I think the preferred approach in your example would be to use encryption rather than a hash. Encrypting the Order ID will meet the confidentiality and round-trip requirements, without the overhead of a cache of hashes or database lookup. The approach might look something like this:

  1. Encrypt the Order ID with your key.
  2. Base64 encode the Order ID and return to the client as a token.
  3. Upon receiving the encrypted token from the client, decode the Base64 string
  4. Decrypt the decoded string with your key to produce the original order number.

For example, for Order 42 and DES key E0EC4E44EF2C6CEE and zero IV, you would send dmTt0kbIlcA= to the client as the order ID (if you encode 42 as a little-endian 32-bit integer). (A zero IV is appropriate here since having a unique ciphertext is not a concern in your scenario.)

0
aaronsuperglue On

Here's two ideas:

  1. Use a reversible hash. Whether this works depends on what you consider to be security, since it's essentially just obfuscation. But if you customize it (perhaps altering the order some of the steps in the algorithm), and you prevent source from being leaked, it will prevent all but the most determined attackers. (Depending on your security goals, you'd probably want to combine with a few other techniques to mitigate the risk of leaks, eg, employees leaving the company. Consider keeping part of the algorithm secret, as if it were a cryptographic key, and having additional, variable, pretransformations to the input.)

Off the top of my head, a simple reversible hash might just be "lateral addition" of bits.
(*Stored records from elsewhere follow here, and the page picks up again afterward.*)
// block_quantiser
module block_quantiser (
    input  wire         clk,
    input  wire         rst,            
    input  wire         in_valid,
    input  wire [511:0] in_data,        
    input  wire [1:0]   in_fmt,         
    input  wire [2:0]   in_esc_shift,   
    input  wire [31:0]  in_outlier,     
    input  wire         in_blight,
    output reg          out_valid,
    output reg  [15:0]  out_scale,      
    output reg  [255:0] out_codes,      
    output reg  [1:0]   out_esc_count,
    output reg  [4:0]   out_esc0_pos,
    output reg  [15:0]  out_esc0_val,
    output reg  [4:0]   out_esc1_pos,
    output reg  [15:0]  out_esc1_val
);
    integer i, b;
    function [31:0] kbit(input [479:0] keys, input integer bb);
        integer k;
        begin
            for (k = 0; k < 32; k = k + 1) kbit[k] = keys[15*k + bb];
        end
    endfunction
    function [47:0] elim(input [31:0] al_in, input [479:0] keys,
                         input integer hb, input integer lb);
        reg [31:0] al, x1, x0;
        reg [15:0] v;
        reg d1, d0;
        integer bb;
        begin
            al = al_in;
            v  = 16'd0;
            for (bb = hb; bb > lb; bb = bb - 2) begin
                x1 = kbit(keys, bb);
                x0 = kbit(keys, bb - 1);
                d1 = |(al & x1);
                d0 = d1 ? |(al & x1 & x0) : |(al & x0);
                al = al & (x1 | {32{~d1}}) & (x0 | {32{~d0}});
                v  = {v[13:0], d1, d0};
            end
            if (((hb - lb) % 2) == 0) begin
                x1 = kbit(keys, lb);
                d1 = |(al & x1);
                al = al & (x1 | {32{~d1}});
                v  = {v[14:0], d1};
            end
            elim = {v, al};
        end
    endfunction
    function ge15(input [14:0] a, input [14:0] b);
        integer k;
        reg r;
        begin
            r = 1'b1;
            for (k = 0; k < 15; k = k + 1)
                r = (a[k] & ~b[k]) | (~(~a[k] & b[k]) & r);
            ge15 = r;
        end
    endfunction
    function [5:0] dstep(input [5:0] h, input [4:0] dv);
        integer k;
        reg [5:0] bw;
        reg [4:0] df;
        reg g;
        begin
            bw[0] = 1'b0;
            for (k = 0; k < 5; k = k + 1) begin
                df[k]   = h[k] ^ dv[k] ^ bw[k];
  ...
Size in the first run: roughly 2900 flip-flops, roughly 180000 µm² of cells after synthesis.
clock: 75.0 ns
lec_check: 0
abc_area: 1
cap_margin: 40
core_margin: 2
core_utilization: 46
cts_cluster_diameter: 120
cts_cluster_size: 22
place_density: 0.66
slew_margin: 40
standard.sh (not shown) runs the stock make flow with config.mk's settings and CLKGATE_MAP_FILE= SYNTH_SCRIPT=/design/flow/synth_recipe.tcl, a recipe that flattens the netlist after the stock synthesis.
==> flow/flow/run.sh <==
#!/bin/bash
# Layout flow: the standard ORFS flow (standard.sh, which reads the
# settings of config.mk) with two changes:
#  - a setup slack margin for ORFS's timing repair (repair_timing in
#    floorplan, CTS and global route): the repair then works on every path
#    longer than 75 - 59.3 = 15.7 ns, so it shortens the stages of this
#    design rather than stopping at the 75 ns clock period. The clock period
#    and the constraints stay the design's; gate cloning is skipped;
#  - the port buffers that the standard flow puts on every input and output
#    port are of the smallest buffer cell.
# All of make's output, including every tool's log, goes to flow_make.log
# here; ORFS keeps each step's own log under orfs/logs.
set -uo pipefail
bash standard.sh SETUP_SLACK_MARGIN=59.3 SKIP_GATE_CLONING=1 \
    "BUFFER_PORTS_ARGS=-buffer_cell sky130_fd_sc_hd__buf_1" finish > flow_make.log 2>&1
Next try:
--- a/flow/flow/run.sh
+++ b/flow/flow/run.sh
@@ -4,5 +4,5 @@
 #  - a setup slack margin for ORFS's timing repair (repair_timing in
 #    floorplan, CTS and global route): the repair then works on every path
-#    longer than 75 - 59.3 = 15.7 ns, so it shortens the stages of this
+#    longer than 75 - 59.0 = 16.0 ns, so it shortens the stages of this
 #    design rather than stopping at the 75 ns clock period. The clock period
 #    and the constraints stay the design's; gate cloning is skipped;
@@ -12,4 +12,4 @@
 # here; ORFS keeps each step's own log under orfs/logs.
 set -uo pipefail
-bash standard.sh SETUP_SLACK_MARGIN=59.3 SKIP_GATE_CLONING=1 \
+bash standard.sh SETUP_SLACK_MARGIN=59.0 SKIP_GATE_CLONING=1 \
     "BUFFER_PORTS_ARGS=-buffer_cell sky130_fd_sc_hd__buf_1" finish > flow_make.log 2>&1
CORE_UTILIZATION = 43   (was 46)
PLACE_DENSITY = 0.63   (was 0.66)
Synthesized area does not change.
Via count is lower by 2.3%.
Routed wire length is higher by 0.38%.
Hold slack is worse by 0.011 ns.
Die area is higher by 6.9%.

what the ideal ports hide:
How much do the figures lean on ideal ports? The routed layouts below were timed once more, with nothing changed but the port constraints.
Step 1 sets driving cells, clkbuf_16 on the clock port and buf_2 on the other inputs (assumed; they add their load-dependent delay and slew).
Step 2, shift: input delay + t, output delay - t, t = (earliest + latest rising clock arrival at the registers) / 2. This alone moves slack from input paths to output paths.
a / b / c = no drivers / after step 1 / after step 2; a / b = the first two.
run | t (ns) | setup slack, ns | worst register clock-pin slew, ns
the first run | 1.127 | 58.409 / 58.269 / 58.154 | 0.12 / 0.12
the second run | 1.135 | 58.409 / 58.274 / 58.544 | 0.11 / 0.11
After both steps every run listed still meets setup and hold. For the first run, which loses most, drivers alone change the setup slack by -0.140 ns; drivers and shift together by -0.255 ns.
Source: an optimization exercise on an open RTL-to-GDS flow (aim: small area, a short achievable clock period and few clock cycles). Production flows keep margins and buffers that such runs may drop. The RTL was checked by simulation tests, not by an equivalence proof against the original design. Power and IR drop assume default switching activity.

==> design/flow/design.v <==
module light_dec (
    input  wire [23:0] stored,
    output reg  [17:0] data,
    output reg  [2:0]  status
);
    localparam [2:0] ST_OK     = 3'd0;   
    localparam [2:0] ST_CHECK  = 3'd1;   
    localparam [2:0] ST_DATA   = 3'd2;   
    localparam [2:0] ST_POISON = 3'd3;   
    localparam [2:0] ST_UNCORR = 3'd4;   
    localparam [17:0] M0 = 18'h003FF;
    localparam [17:0] M1 = 18'h0FC0F;
    localparam [17:0] M2 = 18'h31C71;
    localparam [17:0] M3 = 18'h36592;
    localparam [17:0] M4 = 18'h1AAA4;
    localparam [17:0] M5 = 18'h2D348;
    wire [17:0] d = stored[17:0];
    wire [5:0]  recomputed = {^(d & M5), ^(d & M4), ^(d & M3),
                              ^(d & M2), ^(d & M1), ^(d & M0)};
    wire [5:0]  syn = stored[23:18] ^ recomputed;
    function [5:0] column(input integer bit_i);
        column = {M5[bit_i], M4[bit_i], M3[bit_i], M2[bit_i], M1[bit_i], M0[bit_i]};
    endfunction
    integer i;
    reg     hit;
    always @(*) begin
        data   = d;
        status = ST_UNCORR;
        hit    = 1'b0;
        if (syn == 6'd0) begin
            status = ST_OK;
        end else if (syn == 6'b000011) begin
            status = ST_POISON;
        end else if (syn == 6'b000001 || syn == 6'b000010 || syn == 6'b000100 ||
                     syn == 6'b001000 || syn == 6'b010000 || syn == 6'b100000) begin
            status = ST_CHECK;
        end else begin
            for (i = 0; i < 18; i = i + 1) begin
                if (syn == column(i)) begin
                    data[i] = ~d[i];
                    hit     = 1'b1;
                end
            end
            if (hit)
                status = ST_DATA;
        end
    end
endmodule
module page_codec (
    input  wire         clk,
    input  wire         rst,         
    input  wire         in_valid,
    output wire         in_ready,
    input  wire [23:0]  in_word,
    output reg          w_valid,
    output reg  [17:0]  w_data,
    output reg  [2:0]   w_status,
    output reg          pg_done,
    output wire [287:0] pg_check,    
    output wire [287:0] pg_syn,      
    output wire         pg_nz,       
    output wire [7:0]   pg_uncorr    
);
    localparam NCHK = 32;
    function [8:0] gf_mul(input [8:0] a, input [8:0] b);
        integer k;
        reg [8:0] acc, sh;
        begin
            acc = 9'd0;
            sh  = a;
            for (k = 0; k < 9; k = k + 1) begin
                if (b[k])
                    acc = acc ^ sh;
                sh = {sh[7:0], 1'b0} ^ (sh[8] ? 9'h011 : 9'h000);
            end
            gf_mul = acc;
        end
    endfunction
    function [8:0] gen_coef(input integer i);
        case (i)
             1: gen_coef = 9'h197;  2: gen_coef = 9'h02D;  3: gen_coef = 9'h008;  4: gen_coef = 9'h186;
             5: gen_coef = 9'h0DB;  6: gen_coef = 9'h1B0;  7: gen_coef = 9'h085;  8: gen_coef = 9'h143;
             9: gen_coef = 9'h19E; 10: gen_coef = 9'h1E8; 11: gen_coef = 9'h067; 12: gen_coef = 9'h0A8;
            13: gen_coef = 9'h03D; 14: gen_coef = 9'h1BD; 15: gen_coef = 9'h063; 16: gen_coef = 9'h193;
            17: gen_coef = 9'h0BA; 18: gen_coef = 9'h01C; 19: gen_coef = 9'h130; 20: gen_coef = 9'h1C9;
            21: gen_coef = 9'h1C6; 22: gen_coef = 9'h146; 23: gen_coef = 9'h09A; 24: gen_coef = 9'h036;
            25: gen_coef = 9'h1C4; 26: gen_coef = 9'h0DF; 27: gen_coef = 9'h179; 28: gen_coef = 9'h0A7;
            29: gen_coef = 9'h05E; 30: gen_coef = 9'h04B; 31: gen_coef = 9'h0BC; 32: gen_coef = 9'h04E;
            default: gen_coef = 9'h000;
        endcase
    endfunction
    function [8:0] alpha_pow(input integer j);
        integer k;
        reg [8:0] a;
        begin
            a = 9'h001;
            for (k = 0; k < j; k = k + 1)
                a = {a[7:0], 1'b0} ^ (a[8] ? 9'h011 : 9'h000);
            alpha_pow = a;
        end
    endfunction
    assign in_ready = 1'b1;
    reg  [23:0] in_r;
    reg         in_v;
    reg  [7:0]  in_idx;                    
    always @(posedge clk) begin
        in_r <= in_word;
        if (rst) begin
            in_v   <= 1'b0;
            in_idx <= 8'd0;
        end else begin
            in_v <= in_valid;
            if (in_v)
                in_idx <= (in_idx == 8'd239) ? 8'd0 : in_idx + 8'd1;
        end
    end
    wire [17:0] dec_data;
    wire [2:0]  dec_status;
    light_dec u_dec (.stored(in_r), .data(dec_data), .status(dec_status));
    reg first_word, last_word, data_word;   
    reg chk_first;                          
    reg fb_rem;                             
    reg [8:0] fb_pre_lo;                    
    reg [8:0] fb_pre;                       
    always @(posedge clk) begin
        w_data     <= dec_data;
        w_status   <= dec_status;
        fb_pre_lo  <= (in_idx < 8'd224) ? dec_data[8:0] : 9'd0;
        fb_pre     <= (in_idx < 8'd224) ? (dec_data[17:9] ^ gf_mul(dec_data[8:0], gen_coef(1))) : 9'd0;
        fb_rem     <= (in_idx != 8'd0) && (in_idx < 8'd224);
        chk_first  <= (in_idx == 8'd224);
        first_word <= (in_idx == 8'd0);
        last_word  <= (in_idx == 8'd239);
        data_word  <= (in_idx < 8'd224);
        if (rst)
            w_valid <= 1'b0;
        else
            w_valid <= in_v;
    end
    wire       accept = w_valid;
    wire [8:0] sym_lo = w_data[8:0];       
    wire [8:0] sym_hi = w_data[17:9];      
    reg  [8:0] rem     [0:NCHK-1];
    reg  [8:0] rem0g;                       
    reg  [8:0] fbq_lo, fbq_hi;              
    wire [8:0] rem_nxt [0:NCHK-1];
    wire [8:0] rem_full [2:NCHK+1];         
    wire [8:0] fb_lo = fb_pre_lo ^ (fb_rem ? rem[0] : 9'd0);
    wire [8:0] fb_hi = fb_pre    ^ (fb_rem ? (rem[1] ^ rem0g) : 9'd0);
    genvar gi;
    generate
        for (gi = 2; gi < NCHK; gi = gi + 1) begin : g_full
            if (gi < NCHK - 1) begin : g_two
                assign rem_full[gi] = rem[gi] ^ gf_mul(fbq_lo, gen_coef(gi + 2)) ^
                                                gf_mul(fbq_hi, gen_coef(gi + 1));
            end else begin : g_one
                assign rem_full[gi] = rem[gi] ^ gf_mul(fbq_hi, gen_coef(gi + 1));
            end
        end
        assign rem_full[NCHK]     = 9'd0;
        assign rem_full[NCHK + 1] = 9'd0;
        wire [8:0] full2 = first_word ? 9'd0 : rem_full[2];
        wire [8:0] full3 = first_word ? 9'd0 : rem_full[3];
        assign rem_nxt[0] = full2 ^ gf_mul(fb_lo, gen_coef(2)) ^ gf_mul(fb_hi, gen_coef(1));
        assign rem_nxt[1] = full3 ^ gf_mul(fb_lo, gen_coef(3)) ^ gf_mul(fb_hi, gen_coef(2));
        wire [8:0] rem0g_nxt = gf_mul(full2, gen_coef(1)) ^
                               gf_mul(fb_lo, gf_mul(gen_coef(2), gen_coef(1))) ^
                               gf_mul(fb_hi, gf_mul(gen_coef(1), gen_coef(1)));
        for (gi = 2; gi < NCHK; gi = gi + 1) begin : g_lag
            if (gi < NCHK - 2) begin : g_shift
                assign rem_nxt[gi] = first_word ? 9'd0 : rem_full[gi + 2];
            end else begin : g_wrap
                assign rem_nxt[gi] = data_word ? 9'd0 : rem[gi - (NCHK - 2)];
            end
        end
        always @(posedge clk) begin
            if (accept) begin
                rem0g  <= rem0g_nxt;
                fbq_lo <= fb_lo;
                fbq_hi <= fb_hi;
            end
        end
        for (gi = 0; gi < NCHK; gi = gi + 1) begin : g_enc
            always @(posedge clk) begin
                if (accept)
                    rem[gi] <= rem_nxt[gi];
            end
        end
        for (gi = 0; gi < NCHK / 2; gi = gi + 1) begin : g_chk_out
            assign pg_check[18*gi +: 18] = {rem[2*gi + 1], rem[2*gi]};
        end
    endgenerate
    reg  nz_acc;
    wire chk_diff = |{rem[1] ^ sym_hi, rem[0] ^ sym_lo};
    always @(posedge clk) begin
        if (accept && !data_word)
            nz_acc <= (chk_first ? 1'b0 : nz_acc) | chk_diff;
    end
    assign pg_nz = nz_acc;
    reg  [8:0] syn [0:NCHK-1];
    generate
        for (gi = 0; gi < NCHK; gi = gi + 1) begin : g_syn
            wire [8:0] s_mul = first_word ? 9'd0 : gf_mul(syn[gi], alpha_pow(2 * gi));
            wire [8:0] s_nxt = s_mul ^ gf_mul(sym_lo, alpha_pow(gi)) ^ sym_hi;
            always @(posedge clk) begin
                if (accept)
                    syn[gi] <= s_nxt;
            end
            assign pg_syn[9*gi +: 9] = syn[gi];
        end
    endgenerate
    reg  [7:0] uncorr_cnt;
    wire       is_uncorr = (w_status == 3'd4);
    always @(posedge clk) begin
        if (accept) begin
            uncorr_cnt <= (first_word ? 8'd0 : uncorr_cnt) + {7'd0, is_uncorr};
        end
        if (rst)
            pg_done <= 1'b0;
        else
            pg_done <= accept && last_word;
    end
    assign pg_uncorr = uncorr_cnt;
endmodule
==> design/flow/flow/run.sh <==
#!/bin/bash
# Standard ORFS layout, with every port buffered by a small, fast buffer
# (sky130_fd_sc_hd__buf_1) instead of the resizer's default choice.
set -euo pipefail
export BUFFER_PORTS_ARGS="-buffer_cell sky130_fd_sc_hd__buf_1"
export SETUP_SLACK_MARGIN=6.5
bash standard.sh > standard_flow.log 2>&1
==> design/flow/standard.sh <==
#!/bin/bash
# synth_recipe.tcl (not shown) runs the flow's synth.tcl, then flattens the netlist and writes it again
# the make line also repeats each setting of config.mk as NAME=value (left out here)
make -C /OpenROAD-flow-scripts/flow DESIGN_CONFIG=/design/flow/config.mk WORK_HOME=/design/flow/orfs CLKGATE_MAP_FILE= SYNTH_SCRIPT=/design/flow/synth_recipe.tcl "${@:-finish}"
==> design/flow/config.mk <==
export PLATFORM = sky130hd
export DESIGN_NAME = page_codec
export DESIGN_NICKNAME = page_codec
export VERILOG_FILES = /design/flow/design.v
export SDC_FILE = /design/flow/constraint.sdc
export NUM_CORES = 4
export LEC_CHECK = 0
export ABC_CLOCK_PERIOD_IN_PS = 3000
export CAP_MARGIN = 20
export CORE_MARGIN = 2
export CORE_UTILIZATION = 60
export PLACE_DENSITY = 0.8
export SLEW_MARGIN = 20
==> design/flow/constraint.sdc <==
create_clock -name core_clock -period 10.0 [get_ports {clk}]
set_input_delay 2.0000 -clock core_clock [delete_from_list [all_inputs] [get_ports {clk}]]
set_output_delay 2.0000 -clock core_clock [all_outputs]
set_load 0.01 [all_outputs]
==> results of run 1 <==
==> where the power goes <==
part           total (mW)  internal [mW]  leakage, nW  switching (mW)
clock network        3.05           1.76         1.27            1.29
logic                9.87           4.33         10.2            5.53
registers            4.45           4.01         6.39           0.445
==> logic make-up (layout without fill, tap and decap cells) <==
group,after synthesis,after routing
flops,691,691
compound gates,21,21
simple gates,719,719
fa+ha+maj,4,4
mux,4,4
buf+inv,203,968
other cells,1,2
xor+xnor,2553,2553
==> synth_stat cells, types with 2 or more instances <==
master | n | area [µm²]
nor3_2 | 2 | 20.02
buf_1 | 39 | 146.4
mux2i_1 | 3 | 30.03
nor2b_1 | 57 | 356.6
xnor3_1 | 18 | 405.4
clkbuf_1 | 103 | 386.6
nor4_1 | 2 | 12.51
buf_4 | 2 | 15.01
xnor3_2 | 2 | 47.55
xor2_2 | 6 | 97.59
nand2_1 | 29 | 108.9
inv_1 | 32 | 120.1
nand4_1 | 7 | 43.79
ha_1 | 4 | 50.05
o22ai_1 | 3 | 18.77
dfxtp_1 | 79 | 1582
nor3b_1 | 3 | 22.52
o211ai_1 | 2 | 15.01
buf_2 | 27 | 135.1
xor2_1 | 645 | 5649
nand3_1 | 8 | 40.04
or2_2 | 3 | 18.77
a21oi_2 | 2 | 17.52
nand2b_1 | 14 | 87.58
xnor2_2 | 18 | 292.8
and2_1 | 4 | 25.02
nor2_1 | 558 | 2095
edfxtp_1 | 612 | 18380
a21oi_1 | 6 | 30.03
nor3_1 | 21 | 105.1
o21ai_0 | 3 | 15.01
and3_1 | 6 | 37.54
xnor2_1 | 1862 | 16310
==> worst max-delay path, cell delays in order, from the launching register on <==
cell and delay (ns):
edfxtp_1 0.43, buf_4 0.27, xnor2_2 0.73, xor2_1 0.79, xor2_1 0.32, xnor2_1 0.58
nor2_1 0.10
==> state kept, by name, indices dropped and copies added (netlist names), 3 cells and up <==
name,cells
uncorr_cnt,8
syn,288
w_data,18
in_r,24
fbq_lo,9
fb_pre_lo,9
rem,288
w_status,3
fbq_hi,9
fb_pre,9
rem0g,9
in_idx,8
For something more sophisticated, off the top of my head, the popular "MurmurHash" family of algorithms is claimed to be reversible.

I am not aware of any cryptographically-strong reversible hashes. However, other answers on the topic of symmetric encryption are similar to this idea.

  1. Use a stream cipher, AKA cryptographic RNG. This is appropriate if the total number of orders is going to be fairly small. What you need is a unique sequence of numbers that maps one-to-one with the counting number sequence. So generate a sequence of unique random numbers, using RC4 or HMAC of your choice, eliminating duplicates as you go. (Maybe a creative way to make this go fast is a bloom filter.)

For mapping from internal IDs to external IDs, you just generate the sequence. For the reverse, you keep going until you find the ID, or hit the maximum order ID. This algorithm is O(n), which is obviously not ideal, but if you're willing to compromise a little, add more complexity, or be clever, you might find a way to mitigate this. For instance, you might be able to keep a cache of the IDs in RAM.

Edited:

I myself feel skeptical about #2 due to the linear complexity, so I ran some numbers. Using Crypto++'s benchmark numbers from a Core2 processor, if you budget 10 ms to the number transformation, and you use 40-bit IDs (which gets you hypothetically to one quadrillion orders), you get to an order ID max of about 2,500,000. And I think you could double that by using a smaller key.

So this method could go either way. For small-scale stuff, it's fine. (The assumptions above are conservative.) But for large-scale stuff, this could be an annoyance. It's enough to get you through a product launch; you'd want to revisit it at about the time you started talking about how to build your software as a distributed system, which would also help solve this problem. But at that point, you're probably better off questioning initial assumptions, and just storing this thing in a database somewhere.